[src/verilog/rx_status_pkg.sv]
package rx_status_pkg;

	// register data width
	localparam int REG_W = 16;
	// register address width
	localparam int ADDR_W = 10;

	// register offsets
	localparam logic [9:0] RX_LIVE_STATUS_OFS = 10'h124;
	localparam logic [9:0] RX_COUNT_STATUS_OFS = 10'h126;
	localparam logic [9:0] RX_LATCHED_STATUS_OFS = 10'h128;
	localparam logic [9:0] RX_LATCHED_ERRORS_OFS = 10'h12a;

	// live status bit positions
	localparam int FORMAT_MISMATCH_BIT = 11;
	localparam int APP_ID_CHANNEL_BIT = 10;
	localparam int QUIET_SIGNAL_BIT = 9;
	localparam int UNFRAMED_ONES_BIT = 8;
	localparam int MULTIFRAME_OUT_BIT = 7;
	localparam int SEVERE_FRAME_BIT = 6;
	localparam int ALIGNMENT_CHANGE_BIT = 5;
	localparam int FRAME_FAILURE_BIT = 4;
	localparam int REMOTE_DEFECT_BIT = 3;
	localparam int ALARM_IND_BIT = 2;
	localparam int OUT_OF_FRAMING_BIT = 1;
	localparam int SIGNAL_ABSENT_BIT = 0;

	// live bits that latch on either edge (all used except 11 and 5)
	localparam logic [15:0] CHANGE_MASK = 16'h07df;
	// implemented bits of the live and first latched registers
	localparam logic [15:0] LIVE_MASK = 16'h0fdf;
	localparam logic [15:0] LATCH1_MASK = 16'h0fff;

	// count-status and second latched register bit positions
	localparam int CBIT_NZ_BIT = 3;
	localparam int FAR_BLOCK_NZ_BIT = 2;
	localparam int PBIT_NZ_BIT = 1;
	localparam int FRAMING_NZ_BIT = 0;
	localparam int CBIT_ERR_BIT = 11;
	localparam int FAR_BLOCK_ERR_BIT = 10;
	localparam int PBIT_ERR_BIT = 9;
	localparam int FRAMING_ERR_BIT = 8;

	// bits forced to zero in M23 mode, second latched register
	localparam logic [15:0] M23_ZERO_MASK = 16'h0c0c;
	// implemented bits of the second latched register
	localparam logic [15:0] LATCH2_MASK = 16'h0f0f;

	// framing error select encodings
	localparam logic [1:0] FE_SEL_OOF = 2'h0;
	localparam logic [1:0] FE_SEL_M_AND_F = 2'h1;
	localparam logic [1:0] FE_SEL_F_ONLY = 2'h2;
	localparam logic [1:0] FE_SEL_M_ONLY = 2'h3;

	// default width of the frame alignment word
	localparam int ALIGN_W_DEFAULT = 12;

endpackage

* * * * * * *

To do
Show each line from the material above where the string "implemented" can be found.

Response
	// implemented bits of the live and first latched registers
	// implemented bits of the second latched register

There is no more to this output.